BEGIN GIVEN ENTRIES

<file path="config.mk">
export PLATFORM = sky130hd
export DESIGN_NAME = sliding_window_rate_limiter_unit
export DESIGN_NICKNAME = d
export VERILOG_FILES = /design/src/rtl/swrl_pkg.sv /design/src/rtl/sliding_window_rate_limiter_unit.sv /design/src/rtl/swrl_front.sv /design/src/rtl/swrl_back.sv
export VERILOG_INCLUDE_DIRS = /design/src /design/src/rtl
export SDC_FILE = /design/constraint.sdc
export NUM_CORES = 2
export LEC_CHECK = 0
export BUFFER_PORTS_ARGS = -buffer_cell sky130_fd_sc_hd__buf_2
export CELL_PAD_IN_SITES_DETAIL_PLACEMENT = 1
export CELL_PAD_IN_SITES_GLOBAL_PLACEMENT = 2
export CORE_MARGIN = 2
export CORE_UTILIZATION = 45
export CTS_CLUSTER_SIZE = 10
export DETAILED_ROUTE_END_ITERATION = 10
export MAX_ROUTING_LAYER = met4
export PLACE_DENSITY = 0.76
export RECOVER_POWER = 100
export SETUP_SLACK_MARGIN = 0.3
export SYNTH_ARGS = -nofsm -noshare
export SYNTH_HDL_FRONTEND = slang
export SYNTH_SLANG_ARGS = --single-unit
</file>
<file path="constraint.sdc">
create_clock -name clock -period 9.3 [get_ports clock]
set_input_delay 0.465 -clock clock [delete_from_list [all_inputs] [get_ports clock]]
set_output_delay 0.465 -clock clock [all_outputs]
set_load 0.02 [all_outputs]
</file>
**src/hw/rtl/compare_match_timer_registers_defines.svh**
```systemverilog
// ---------------------------------------------------------------------------
// Compare-match timer assertion macros
// Concurrent assertion helpers, empty when SYNTH is defined.
// ---------------------------------------------------------------------------
`ifndef COMPARE_MATCH_TIMER_REGISTERS_DEFINES_SVH
`define COMPARE_MATCH_TIMER_REGISTERS_DEFINES_SVH

`ifndef SYNTH
// Same-cycle implication: when ante holds, cons holds at that edge.
`define CMTR_ASSERT_IMP(label, clk, rst, ante, cons, msg) \
   label: assert property (@(posedge clk) disable iff (rst) (ante) |-> (cons)) \
      else $error(msg);
// Next-cycle implication: when ante holds, cons holds at the next edge.
`define CMTR_ASSERT_NXT(label, clk, rst, ante, cons, msg) \
   label: assert property (@(posedge clk) disable iff (rst) (ante) |=> (cons)) \
      else $error(msg);
`else
`define CMTR_ASSERT_IMP(label, clk, rst, ante, cons, msg)
`define CMTR_ASSERT_NXT(label, clk, rst, ante, cons, msg)
`endif

`endif

```
**src/hw/rtl/cmtr_pkg.sv**
```systemverilog
// ---------------------------------------------------------------------------
// Compare-match timer package
// Action codes, register offsets and the word types shared by the timer.
// ---------------------------------------------------------------------------
package cmtr_pkg;

   typedef enum logic [1:0] {
      ACT_READ  = 2'd0,
      ACT_WRITE = 2'd1,
      ACT_TICK  = 2'd2,
      ACT_CLEAR = 2'd3
   } action_type;

   localparam logic [11:0] OFF_CONTROL  = 12'h000;
   localparam logic [11:0] OFF_COUNT_LO = 12'h004;
   localparam logic [11:0] OFF_COUNT_HI = 12'h008;
   localparam logic [11:0] OFF_MATCH_LO = 12'h00C;
   localparam logic [11:0] OFF_MATCH_HI = 12'h010;
   localparam logic [11:0] OFF_STATUS   = 12'h014;
   localparam logic [11:0] OFF_IRQ_CLR  = 12'h018;

   // Bit 0 of the control word enables counting.
   localparam int unsigned CTRL_ENABLE_BIT = 0;

   typedef struct packed {
      action_type  action;
      logic [11:0] offset;
      logic [31:0] write_data;
   } item_type;

   typedef struct packed {
      logic [31:0] read_data;
      logic        access_status;
      logic        pending_out;
      logic        irq_line;
   } result_type;

endpackage

```
**src/hw/rtl/cmtr_regs.sv**
```systemverilog
// ---------------------------------------------------------------------------
// Compare-match timer register file
// Holds the timer state, decodes one word per cycle when fire is set and forms its result.
// ---------------------------------------------------------------------------
module cmtr_regs
   import cmtr_pkg::*;
(
   input  logic       clock,
   input  logic       reset,
   input  logic       fire,
   input  item_type   item,
   output result_type result
);

   logic [31:0] control_ff, control_in;
   logic [63:0] count_ff,   count_in;
   logic [63:0] match_ff,   match_in;
   logic        pending_ff, pending_in;
   logic        line_ff,    line_in;
   logic [63:0] count_inc;
   logic        wr_access;
   logic [31:0] read_data;
   logic        access_status;

   assign count_inc = count_ff + 64'd1;
   assign wr_access = (item.action == ACT_WRITE);

   always_comb begin
      control_in    = control_ff;
      count_in      = count_ff;
      match_in      = match_ff;
      pending_in    = pending_ff;
      line_in       = line_ff;
      read_data     = '0;
      access_status = 1'b0;
      case (item.action)
         ACT_READ, ACT_WRITE: begin
            case (item.offset)
               OFF_CONTROL: begin
                  if (wr_access) control_in = item.write_data;
                  else           read_data  = control_ff;
               end
               OFF_COUNT_LO: begin
                  if (wr_access) count_in  = {count_ff[63:32], item.write_data};
                  else           read_data = count_ff[31:0];
               end
               OFF_COUNT_HI: begin
                  if (wr_access) count_in  = {item.write_data, count_ff[31:0]};
                  else           read_data = count_ff[63:32];
               end
               OFF_MATCH_LO: begin
                  if (wr_access) match_in  = {match_ff[63:32], item.write_data};
                  else           read_data = match_ff[31:0];
               end
               OFF_MATCH_HI: begin
                  if (wr_access) match_in  = {item.write_data, match_ff[31:0]};
                  else           read_data = match_ff[63:32];
               end
               OFF_STATUS: begin
                  if (!wr_access) read_data = {31'd0, pending_ff};
               end
               OFF_IRQ_CLR: begin
                  // drop the flag only; the line keeps its level
                  if (wr_access && item.write_data[0]) pending_in = 1'b0;
               end
               default: begin
                  access_status = 1'b1;
               end
            endcase
         end
         ACT_TICK: begin
            if (control_ff[CTRL_ENABLE_BIT]) begin
               count_in = count_inc;
               if (count_inc >= match_ff) begin
                  pending_in = 1'b1;
                  line_in    = 1'b1;
               end
            end
         end
         ACT_CLEAR: begin
            pending_in = 1'b0;
            line_in    = 1'b0;
         end
         default: begin
            pending_in = pending_ff;
         end
      endcase
   end

   always_ff @(posedge clock) begin
      if (reset) begin
         control_ff <= '0;
         count_ff   <= '0;
         match_ff   <= '0;
         pending_ff <= 1'b0;
         line_ff    <= 1'b0;
      end else if (fire) begin
         control_ff <= control_in;
         count_ff   <= count_in;
         match_ff   <= match_in;
         pending_ff <= pending_in;
         line_ff    <= line_in;
      end
   end

   assign result.read_data     = read_data;
   assign result.access_status = access_status;
   assign result.pending_out   = pending_in;
   assign result.irq_line      = line_in;

endmodule

```
**src/hw/rtl/compare_match_timer_registers.sv**
```systemverilog
// ---------------------------------------------------------------------------
// Compare-match timer with bus register window
// A 64-bit counter, 64-bit compare value, control word, pending flag and
// interrupt line, reached through read, write, tick and clear-event words.
// ---------------------------------------------------------------------------
// Each request word is one of a bus read, a bus write, a timer tick or an
// interrupt clear event, and yields exactly one response word carrying the
// read data, an ignored-offset status bit, and the pending flag and interrupt
// line level after the word. Register map (byte offsets): 0x00 control,
// 0x04/0x08 counter low/high, 0x0C/0x10 compare low/high, 0x14 status (bit 0
// pending, read only), 0x18 interrupt clear (write 1 to bit 0, write only).
// Any other offset, unaligned ones included, is ignored and reported with
// access_status set. A tick with control bit 0 set advances the counter
// (wrapping at 2^64) and, when the new count is at or above the compare
// value, sets both the pending flag and the line; the clear event drops both,
// the clear register drops only the flag.
// Timing: one word per cycle sustained while responses are taken; a request
// passes from the request register into the response register, where the
// response is offered. The request register feeds the decode, the 64-bit
// increment and the compare combinationally; the result lands in the
// response register. A new request is taken while a response waits,
// provided the request register can move on or is empty.
module compare_match_timer_registers
   import cmtr_pkg::*;
(
   input  logic        clock,
   input  logic        reset,
   input  logic        req_valid,
   output logic        req_ready,
   input  logic [1:0]  req_action,
   input  logic [11:0] req_offset,
   input  logic [31:0] req_write_data,
   output logic        rsp_valid,
   input  logic        rsp_ready,
   output logic [31:0] rsp_read_data,
   output logic        rsp_access_status,
   output logic        rsp_pending_out,
   output logic        rsp_irq_line
);

`include "compare_match_timer_registers_defines.svh"

   // request register stage
   logic       in_valid_ff, in_valid_in;
   item_type   in_item_ff;

   // response register stage
   logic       rsp_valid_ff, rsp_valid_in;
   result_type rsp_result_ff;

   result_type result;
   logic       out_free;
   logic       fire;
   logic       req_accept;

   // The response slot is free when empty or being drained this cycle.
   assign out_free   = !rsp_valid_ff || rsp_ready;
   // Advance the held request into the response register.
   assign fire       = in_valid_ff && out_free;
   assign req_ready  = !in_valid_ff || out_free;
   assign req_accept = req_valid && req_ready;

   always_comb begin
      in_valid_in = in_valid_ff;
      if (req_accept)  in_valid_in = 1'b1;
      else if (fire)   in_valid_in = 1'b0;
   end

   always_comb begin
      rsp_valid_in = rsp_valid_ff;
      if (fire)           rsp_valid_in = 1'b1;
      else if (rsp_ready) rsp_valid_in = 1'b0;
   end

   always_ff @(posedge clock) begin
      if (reset) begin
         in_valid_ff  <= 1'b0;
         rsp_valid_ff <= 1'b0;
      end else begin
         in_valid_ff  <= in_valid_in;
         rsp_valid_ff <= rsp_valid_in;
      end
   end

   // Capture payloads; no reset needed.
   always_ff @(posedge clock) begin
      if (req_accept) begin
         in_item_ff.action     <= action_type'(req_action);
         in_item_ff.offset     <= req_offset;
         in_item_ff.write_data <= req_write_data;
      end
      if (fire) begin
         rsp_result_ff <= result;
      end
   end

   // Timer state, decode and result forming.
   cmtr_regs u_regs (
      .clock  (clock),
      .reset  (reset),
      .fire   (fire),
      .item   (in_item_ff),
      .result (result)
   );

   assign rsp_valid         = rsp_valid_ff;
   assign rsp_read_data     = rsp_result_ff.read_data;
   assign rsp_access_status = rsp_result_ff.access_status;
   assign rsp_pending_out   = rsp_result_ff.pending_out;
   assign rsp_irq_line      = rsp_result_ff.irq_line;

   // The flag is only ever set together with the line, and the line only
   // falls together with the flag.
   `CMTR_ASSERT_IMP(a_pending_implies_line, clock, reset, rsp_valid && rsp_pending_out,
                    rsp_irq_line, "pending flag set while interrupt line low")
   // An ignored access returns no data.
   `CMTR_ASSERT_IMP(a_ignored_reads_zero, clock, reset, rsp_valid && rsp_access_status,
                    rsp_read_data == 32'd0, "ignored access returned non-zero data")
   // A held request is never dropped while the response side stalls.
   `CMTR_ASSERT_NXT(a_request_held, clock, reset, in_valid_ff && !out_free, in_valid_ff,
                    "request lost while response stalled")
   // Every advanced word shows up as a response.
   `CMTR_ASSERT_NXT(a_fire_gives_rsp, clock, reset, fire, rsp_valid,
                    "advanced word produced no response")

endmodule
```
**config.mk**
```make
export PLATFORM = sky130hd
export DESIGN_NAME = compare_match_timer_registers
export DESIGN_NICKNAME = d
export VERILOG_FILES = /design/src/hw/rtl/cmtr_pkg.sv /design/src/hw/rtl/cmtr_regs.sv /design/src/hw/rtl/compare_match_timer_registers.sv
export VERILOG_INCLUDE_DIRS = /design/src /design/src/hw/rtl
export SDC_FILE = /design/constraint.sdc
export NUM_CORES = 1
export LEC_CHECK = 0
export ABC_AREA = 1
export BUFFER_PORTS_ARGS = -buffer_cell sky130_fd_sc_hd__buf_2
export CAP_MARGIN = 10
export CORE_UTILIZATION = 50
export CTS_BUF_LIST = sky130_fd_sc_hd__clkbuf_4 sky130_fd_sc_hd__clkbuf_8
export DETAILED_ROUTE_END_ITERATION = 10
export PLACE_DENSITY_LB_ADDON = 0.1
export SYNTH_ARGS = -nofsm -noshare
export SYNTH_HDL_FRONTEND = slang
export SYNTH_HIERARCHICAL = 1
export SYNTH_SLANG_ARGS = --single-unit
```
**constraint.sdc**
```tcl
create_clock -name clock -period 5.2 [get_ports clock]
set_clock_uncertainty 0.2 [all_clocks]
set_input_delay 0.78 -clock clock [delete_from_list [all_inputs] [get_ports clock]]
set_output_delay 0.78 -clock clock [all_outputs]
set_load 0.005 [all_outputs]
```
==> After elaboration in Yosys (flattened, before gate mapping) <==
Cells that the tools add are included.
{ "classes": {"n_reduce_logical": 19, "n_addsub": 1, "mux": 26, "order_cmp": 1, "bitwise_logic": 2, "n_eq_ne": 15} }
{ "ops": {"columns": ["cell", "count"], "rows": [
  ["$pmux 64 s2", 3],
  ["$mux 32", 6],
  ["$pmux 32 s6", 1],
  ["$mux 64", 2],
  ["$add 64x1->64 const B", 1],
  ["$ge 64x64->1", 1],
  ["$eq 12x5->1 const B", 3],
  ["$eq 12x4->1 const B", 2],
  ["$eq 12x3->1 const B", 1],
  ["$logic_not 12->1", 1],
  ["$mux 1", 12],
  ["$reduce_and 6->1", 2],
  ["$reduce_and 5->1", 2],
  ["$ne 2x2->1 const B", 4],
  ["$reduce_or 7->1", 1],
  ["$reduce_bool 2->1", 3],
  ["$eq 2x2->1 const B", 2],
  ["$ne 2x1->1 const B", 2],
  ["$reduce_and 4->1", 1],
  ["$logic_and 1x1->1", 3],
  ["$pmux 1 s3", 1],
  ["$eq 2x1->1 const B", 1],
  ["$logic_not 1->1", 2],
  ["$logic_not 2->1", 1],
  ["4 further kinds", 6]
]} }
{ "totals": {"out_inout_bits": 37, "regBits": 245, "input_bits": 50} }

==> Depth between registers and ports, before layout <==
Gate-level depths: netlist of run 1.
{ "depth": {"ltp_word": 5, "ltp_mapped": 25, "ltp_nobuf": 25} }

==> By module <==
Netlist of run 1, hierarchy kept.
{ "by_module_without_submodules": {"columns": ["module", "area_per_inst_um2", "seq_area_each_um2", "instances", "cells_each"], "rows": [
  ["cmtr_regs", 11486.0, 3243.1, 1, 1734],
  ["compare_match_timer_registers", 2523.7, 2472.4, 1, 93]
]} }

==> Least setup slack after synthesis of run 1 <==
Ideal clock, no wire load.
{ "synth_timing": {"kind": "input-to-reg", "from": "input rsp_ready", "to": "register u_regs.match_ff[56]", "arrival_ns": 3.941, "slack_ns": 0.930, "setup_time_ns": 0.128, "path_stages": 8, "required_ns": 4.872, "path_cell_list": "inv_1 > a21oi_1 > nand2_1 > inv_1 > nand3_1 > clkbuf_1 > o21ai_0 > a21oi_1"} }
{ "synth_between": {"elab_chain_cells": 3} }
{ "synth_lines": {"columns": ["element", "line", "text"], "rows": [
  ["from (decl)", "compare_match_timer_registers.sv:34", "input logic rsp_ready,"],
  ["$logic_or 1x1->1", "compare_match_timer_registers.sv:57", "assign out_free = !rsp_valid_ff || rsp_ready;"],
  ["$logic_and 1x1->1", "compare_match_timer_registers.sv:59", "assign fire = in_valid_ff && out_free;"],
  ["named net fire", "compare_match_timer_registers.sv:53", "logic fire;"],
  ["$reduce_and 5->1 (no source line)", null, null],
  ["to (signal assigned)", "cmtr_regs.sv:100", "match_ff <= match_in;"],
  ["to (decl)", "cmtr_regs.sv:17", "logic [63:0] match_ff, match_in;"]
]} }
The timed path passes the listed nets, and every way through them passes these cells.
A chain may end at the register's enable or synchronous reset.

==> Final worst setup path of run 1 <==
{ "layout_timing": {"from": "register u_regs.count_ff[0]", "to": "register u_regs.pending_ff"} }
{ "layout_between": {"elab_chain_cells": 5} }
{ "layout_lines": {"columns": ["element", "line", "text"], "rows": [
  ["from (decl)", "cmtr_regs.sv:16", "logic [63:0] count_ff, count_in;"],
  ["from (signal assigned)", "cmtr_regs.sv:99", "count_ff <= count_in;"],
  ["$add 64x1->64", "cmtr_regs.sv:25", "assign count_inc = count_ff + 64'd1;"],
  ["$ge 64x64->1", "cmtr_regs.sv:74", "if (count_inc >= match_ff) begin"],
  ["$mux 1", "cmtr_regs.sv:74", null],
  ["$mux 1", "cmtr_regs.sv:72", "if (control_ff[CTRL_ENABLE_BIT]) begin"],
  ["$pmux 1 s3", "cmtr_regs.sv:36", "case (item.action)"],
  ["to (signal assigned)", "cmtr_regs.sv:101", "pending_ff <= pending_in;"],
  ["to (decl)", "cmtr_regs.sv:18", "logic pending_ff, pending_in;"]
]} }
No other way between the ends.

==> flow_summary.json, run 1 <==
{
  "outcome": "finished clean",
  "first_iter_violations": 1336,
  "yosysWarnings": 6,
  "synth_top_cell_by_area": "dfxtp_1",
  "synthArstFlopShare": 0,
  "clkTransAtPathRegs_ns": 0.06,
  "synth_common_cells": "274 x nand2_1, 243 x inv_1, 186 x a21oi_1, 164 x dfxtp_1, 163 x nor2_1",
  "hold_path.class": "in2reg",
  "grt_pass1_vias": 12410,
  "groute.usage.overall": 0.3263,
  "cts_resized": 0,
  "grt_max_degree": 68,
  "synth_cell_types": 46,
  "synth_top_area_frac": 0.2343,
  "synth_most_common_cell": "nand2_1",
  "finalCritPeriodShare": 0.7815,
  "io_buffers": 86,
  "fin_util": 0.5720,
  "dp_slack_ns": 1.232,
  "irDropWorstVdd_mv": 0.2368,
  "placed_area_um2": 14650,
  "cpLargestDelayFamily": "simple AND/OR/NAND/NOR gates",
  "report.final.slew_viol_count": 0,
  "end_kind": "flip-flop",
  "die-area_um2": 28690,
  "crit_path_max_fanout": 8,
  "worstSkewPairLatency_ns": 0.55,
  "cts_root_buffer": "clkbuf_8",
  "cts_buffers": 43,
  "slowest_delay_ns": 0.50,
  "p_leak_nw": 6.108,
  "ys_seq_elements": 245,
  "grt_pass1_wl_mm": 71.50,
  "die_w_um": 169.4,
  "hold_buffers": 0,
  "post_layout_nonfiller_instances": 2288,
  "initial_utilization": 0.5141,
  "synth_area_leaders": "dfxtp_1 23%, edfxtp_1 17%, nand2_1 7.3%, a21oi_1 6.6%, inv_1 6.5%",
  "crit_type": "reg2reg",
  "post-dp-hpwl_mm": 32.65,
  "min_period_ns": 4.064,
  "cp_common_cell": "nand2_1",
  "startpoint_type": "flip-flop",
  "fillers": 2625,
  "vias": 13110,
  "core_area_um2": 27250,
  "rsz0062_at_grt": "no",
  "synthesis.nets": 1946,
  "finalHoldViolCount": 0,
  "powerDensity_nw_per_um2": 283.8,
  "clock_sinks": 245,
  "synth_flop_cell": "dfxtp_1",
  "hold_slack_ns": 0.2073,
  "fin_tns_setup_ns": 0,
  "slowest_stage": "dfxtp_1",
  "die_h_um": 169.4,
  "gp_congestion": 1.026,
  "path_cells": "ha_1, nand2_1, inv_1, nand2_1, nor2_1, nand2_1, nor2_2, nand2_1, nor2_1, nand2_1, and2_1, ha_1, nand2_1, nor2_1, nand2_1, nor2_1, nand2_1, nor2_1, nand2_1, nand2_1, nand2_1, nand3_1, nand2_1, inv_1",
  "tightest_slew_ns": 1.158,
  "cts_tree": "built",
  "gr-total-overflow": 0,
  "syn_area_per_cell_um2": 7.668,
  "drc": 0,
  "synth_seq_area_share": 0.4080,
  "max_freq_mhz": 246.1,
  "cts_setup_buffers": 0,
  "nets": 2002,
  "p_total_mw": 4.423,
  "setup_viol": 0,
  "layout-drive-gt1-share": 0.1404,
  "via_per_inst": 5.728,
  "io_pins": 87,
  "fin_ws_ns": 1.136,
  "crit_required_ns": 5.49,
  "clk_path_buf_depth": 3,
  "antenna_left": 0,
  "max_slew_margin": 0.2279,
  "syn2layout_area_growth_pct": 11.27,
  "antenna_cells": 0,
  "dp.cells": 2210,
  "synthCells": 1827,
  "htreeDepth": 2,
  "drtPass1Iterations": 5,
  "wirelength_mm": 46.80,
  "cap_violations": 0,
  "grt_antenna_before_repair": 0,
  "critPathBufInv": 2,
  "arrival_ns": 4.35,
  "finalInstanceArea_um2": 15590,
  "synth_enable_flop_cells": 81,
  "netlist_area_um2": 14010,
  "rows": 60,
  "avgRoutedWirePerCell_um": 20.45
}
## worst paths after layout
kind,cells past startpoint,slack [ns],start,end
max reg2reg,24,1.14,u_regs/count_ff[0],u_regs/pending_ff
max,24,1.14,u_regs/count_ff[0],u_regs/pending_ff
min reg2reg,2,0.25,u_regs/control_ff[24],u_regs/control_ff[24]
min,1,0.21,req_write_data[30],in_item_ff[30]
## kinds of logic after synthesis
family / Yosys count / share of synthesized area
AND/OR/NAND/NOR: 614 / 0.2008
AO/OA/AOI/OAI: 498 / 0.1984
buffers and inverters: 355 / 0.1003
flip-flops: 245 / 0.4080
adder cells (fa/ha/maj): 69 / 0.06162
XOR/XNOR: 46 / 0.03090
## final cells by class
type,count,area (um^2),share of cell area
Multi-Input combinational cell,1227,6913,0.4435
Sequential cell,245,5715,0.3666
Inverter,265,996.0,0.06389
Clock buffer,69,830.8,0.05329
Timing Repair Buffer,101,555.5,0.03564
Tap cell,372,465.4,0.02986
Clock inverter,9,112.6,0.007224
## routing by layer
metal / vias to the layer above / wire length [um] / GRT usage
met5: - / 0 / 0
li1: 6276 / - / -
met4: 0 / 1164 / 0.09322
met1: 6141 / 21060 / 0.4582
met3: 91 / 3501 / 0.03731
met2: 597 / 21070 / 0.5285
## cell usage in the layout, fill, tap and decap left out, types with 23 or more instances in the layout
master,netlist,final
xor2_1,42,42
a31oi_1,59,59
clkbuf_8,0,50
o21ai_0,142,142
inv_1,243,241
buf_2,25,86
edfxtp_1,81,81
nand4_1,28,28
o22ai_1,47,47
nand3_1,59,58
a211oi_1,37,37
a21oi_1,186,185
inv_2,21,23
nor2_1,163,163
ha_1,69,68
dfxtp_1,164,164
nand2_1,274,272
## worst register-to-register path, delay by kind of cell (launching register included)
kind / cells / cell delay (ns)
simple gates: 20 / 2.62
fa+ha+maj: 2 / 0.57
flops: 1 / 0.50
buf+inv: 2 / 0.13
## sequential cells by signal (all words and copies together) (netlist names), 32 cells and up
| name | cells |
|---|---|
| u_regs/match_ff | 64 |
| in_item_ff | 46 |
| rsp_read_data | 32 |
| u_regs/count_ff | 64 |
| u_regs/control_ff | 32 |
## where the power goes
| group | total (mW) | internal [mW] | switching [mW] |
|---|---|---|---|
| clock network | 1.96 | 1.16 | 0.802 |
| logic | 0.367 | 0.120 | 0.247 |
| registers | 2.10 | 2.04 | 0.0635 |
| total | 4.42 | 3.31 | 1.11 |
Power figures use the tool's default switching activity.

END GIVEN ENTRIES

TASK TO COMPLETE.
List all lines from the entries that include the word "implication".

SOLUTION TO THE EXERCISE.
// Same-cycle implication: when ante holds, cons holds at that edge.
// Next-cycle implication: when ante holds, cons holds at the next edge.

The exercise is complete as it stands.